Monday, June 13, 2011

How Many FSA/USDA/Gov Websites Are Needed

At one time (circa 1997) I was assuming each county office and each state office would have its own website. Later I had an exchange with a county executive director on the issue.  Currently if I understand correctly, in FSA the states have their own sites but the counties no longer do.

Today the White House announced an initiative to cut the number of federal government websites. They've frozen the URL's, they're studying what they have, and trying to determine what they should have, as follows:
While it’s pretty obvious that we don’t need thousands of websites, what we do need is a little trickier.

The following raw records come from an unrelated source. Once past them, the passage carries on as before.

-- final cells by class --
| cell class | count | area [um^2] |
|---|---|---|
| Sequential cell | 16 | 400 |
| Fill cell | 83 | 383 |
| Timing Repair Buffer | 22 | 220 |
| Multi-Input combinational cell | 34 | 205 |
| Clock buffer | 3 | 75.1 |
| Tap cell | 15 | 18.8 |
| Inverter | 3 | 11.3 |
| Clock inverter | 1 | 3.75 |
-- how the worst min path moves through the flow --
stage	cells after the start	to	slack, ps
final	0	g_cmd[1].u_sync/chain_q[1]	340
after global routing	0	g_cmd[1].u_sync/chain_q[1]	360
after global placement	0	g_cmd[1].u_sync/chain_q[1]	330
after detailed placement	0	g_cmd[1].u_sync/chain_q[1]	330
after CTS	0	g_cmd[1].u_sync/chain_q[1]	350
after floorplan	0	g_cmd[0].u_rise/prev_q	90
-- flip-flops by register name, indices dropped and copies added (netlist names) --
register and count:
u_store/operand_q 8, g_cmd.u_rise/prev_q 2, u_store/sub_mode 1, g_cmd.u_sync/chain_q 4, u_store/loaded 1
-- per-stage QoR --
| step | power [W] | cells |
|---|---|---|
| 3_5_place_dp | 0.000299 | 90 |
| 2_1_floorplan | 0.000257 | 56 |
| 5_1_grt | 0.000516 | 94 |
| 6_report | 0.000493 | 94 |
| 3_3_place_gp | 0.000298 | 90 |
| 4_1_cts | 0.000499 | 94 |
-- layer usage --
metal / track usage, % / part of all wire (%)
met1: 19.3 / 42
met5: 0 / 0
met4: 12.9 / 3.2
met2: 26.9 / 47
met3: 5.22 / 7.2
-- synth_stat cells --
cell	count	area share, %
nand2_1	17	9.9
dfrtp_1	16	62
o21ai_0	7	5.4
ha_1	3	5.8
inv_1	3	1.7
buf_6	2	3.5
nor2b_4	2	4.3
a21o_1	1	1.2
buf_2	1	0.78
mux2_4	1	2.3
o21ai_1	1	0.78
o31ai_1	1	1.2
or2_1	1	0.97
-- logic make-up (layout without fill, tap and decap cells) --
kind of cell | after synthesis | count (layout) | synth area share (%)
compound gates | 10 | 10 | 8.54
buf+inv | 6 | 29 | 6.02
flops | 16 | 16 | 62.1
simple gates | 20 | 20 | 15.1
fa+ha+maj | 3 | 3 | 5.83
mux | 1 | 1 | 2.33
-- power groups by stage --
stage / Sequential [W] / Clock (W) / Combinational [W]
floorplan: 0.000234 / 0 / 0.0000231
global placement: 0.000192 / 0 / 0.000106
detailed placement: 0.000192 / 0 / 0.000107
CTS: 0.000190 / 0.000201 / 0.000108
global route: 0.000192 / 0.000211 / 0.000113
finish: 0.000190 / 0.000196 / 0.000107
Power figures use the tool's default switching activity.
$ cat src/rtl/alu_flag_pkg.sv
package alu_flag_pkg;

    typedef enum logic [3:0] {
        OP_AND = 4'd0,
        OP_EOR = 4'd1,
        OP_SUB = 4'd2,
        OP_ADD = 4'd4,
        OP_ADC = 4'd5,
        OP_TST = 4'd8,
        OP_TEQ = 4'd9,
        OP_CMP = 4'd10,
        OP_ORR = 4'd12,
        OP_MOV = 4'd13,
        OP_BIC = 4'd14,
        OP_MVN = 4'd15
    } alu_op_e;

    typedef struct packed {
        logic n;
        logic z;
        logic c;
        logic v;
    } nzcv_t;

    function automatic logic op_is_arith(input logic [3:0] code);
        return code == OP_ADD || code == OP_ADC || code == OP_SUB || code == OP_CMP;
    endfunction

    function automatic logic op_is_compare(input logic [3:0] code);
        return code == OP_TST || code == OP_TEQ || code == OP_CMP;
    endfunction

    function automatic logic op_is_valid(input logic [3:0] code);
        return !(code == 4'd3 || code == 4'd6 || code == 4'd7 || code == 4'd11);
    endfunction

endpackage
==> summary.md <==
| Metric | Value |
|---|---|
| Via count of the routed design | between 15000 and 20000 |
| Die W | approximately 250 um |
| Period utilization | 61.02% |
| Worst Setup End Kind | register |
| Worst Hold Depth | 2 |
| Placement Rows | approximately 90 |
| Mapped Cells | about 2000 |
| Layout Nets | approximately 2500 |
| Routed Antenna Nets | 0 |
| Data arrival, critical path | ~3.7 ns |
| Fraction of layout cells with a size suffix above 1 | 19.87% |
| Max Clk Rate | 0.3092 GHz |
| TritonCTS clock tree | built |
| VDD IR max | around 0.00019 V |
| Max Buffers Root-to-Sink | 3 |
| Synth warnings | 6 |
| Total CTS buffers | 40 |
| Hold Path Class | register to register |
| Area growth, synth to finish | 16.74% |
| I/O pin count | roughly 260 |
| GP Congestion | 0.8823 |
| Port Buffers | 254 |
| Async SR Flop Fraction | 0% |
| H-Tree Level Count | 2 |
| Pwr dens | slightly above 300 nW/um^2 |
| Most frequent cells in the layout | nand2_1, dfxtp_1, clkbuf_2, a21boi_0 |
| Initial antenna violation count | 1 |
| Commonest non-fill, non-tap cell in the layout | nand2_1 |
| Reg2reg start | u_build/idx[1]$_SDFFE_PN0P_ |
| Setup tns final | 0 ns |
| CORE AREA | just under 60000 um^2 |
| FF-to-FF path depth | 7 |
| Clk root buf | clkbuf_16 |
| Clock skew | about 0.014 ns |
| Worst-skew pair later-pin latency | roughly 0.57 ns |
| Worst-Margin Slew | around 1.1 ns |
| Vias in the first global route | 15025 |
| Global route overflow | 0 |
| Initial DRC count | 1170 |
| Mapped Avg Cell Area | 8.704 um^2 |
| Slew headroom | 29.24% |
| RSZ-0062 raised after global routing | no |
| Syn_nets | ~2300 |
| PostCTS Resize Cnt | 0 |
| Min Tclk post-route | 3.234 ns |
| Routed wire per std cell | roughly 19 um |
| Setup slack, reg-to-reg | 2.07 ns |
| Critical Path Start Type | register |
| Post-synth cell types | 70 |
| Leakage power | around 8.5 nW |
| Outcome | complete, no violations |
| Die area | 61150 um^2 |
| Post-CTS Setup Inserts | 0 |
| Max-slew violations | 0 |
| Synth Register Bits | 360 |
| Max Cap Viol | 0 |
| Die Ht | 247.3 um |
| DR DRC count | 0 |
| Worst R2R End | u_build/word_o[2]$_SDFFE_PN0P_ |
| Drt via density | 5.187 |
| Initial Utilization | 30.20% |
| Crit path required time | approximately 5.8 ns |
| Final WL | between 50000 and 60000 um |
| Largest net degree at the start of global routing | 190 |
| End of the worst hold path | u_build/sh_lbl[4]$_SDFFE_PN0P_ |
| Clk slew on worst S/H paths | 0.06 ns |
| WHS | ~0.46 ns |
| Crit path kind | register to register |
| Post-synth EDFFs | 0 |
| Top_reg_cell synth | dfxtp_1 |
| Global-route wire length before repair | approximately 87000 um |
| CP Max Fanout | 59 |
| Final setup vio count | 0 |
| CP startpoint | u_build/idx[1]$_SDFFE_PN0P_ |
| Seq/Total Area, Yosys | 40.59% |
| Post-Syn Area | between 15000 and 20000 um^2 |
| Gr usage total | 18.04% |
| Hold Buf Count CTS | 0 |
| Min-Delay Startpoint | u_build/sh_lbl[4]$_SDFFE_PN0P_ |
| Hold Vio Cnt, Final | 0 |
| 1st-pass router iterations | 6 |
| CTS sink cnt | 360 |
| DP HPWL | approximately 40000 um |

Should there only be one federal website? Is a more practical solution a common set of templates and standards so that sites are better connected to one another and more consistent to the public? A task force will consult with experts from the public and private sector to develop a policy for government websites moving forward. If you’re interested in participating in this process
 I'm not sure what I think. In part there's the matter of definition: does USDA have only one website, since fsa.usda.gov is a sub of usda.gov?  Does the user really care, so long as they can find stuff easily?  What about update authority; how widely should it be spread?  My 1997 starting point was one office = one site = one update authority.  That's simple, but it's also very much stuck in the mud of the past.   As a user I'm not terribly concerned with offices.  For example, I don't care whether it's the White House, OMB, the OCIO's, GSA, NIST, or what; I want to find the documents and information I'm interested in.  How the government does that best I'm not sure.

The new Utah.gov website is interesting--it got some rave reviews at govloop.com.  I thought maybe it'd be instructive in the context of reducing the number of websites, but I'm not sure it is.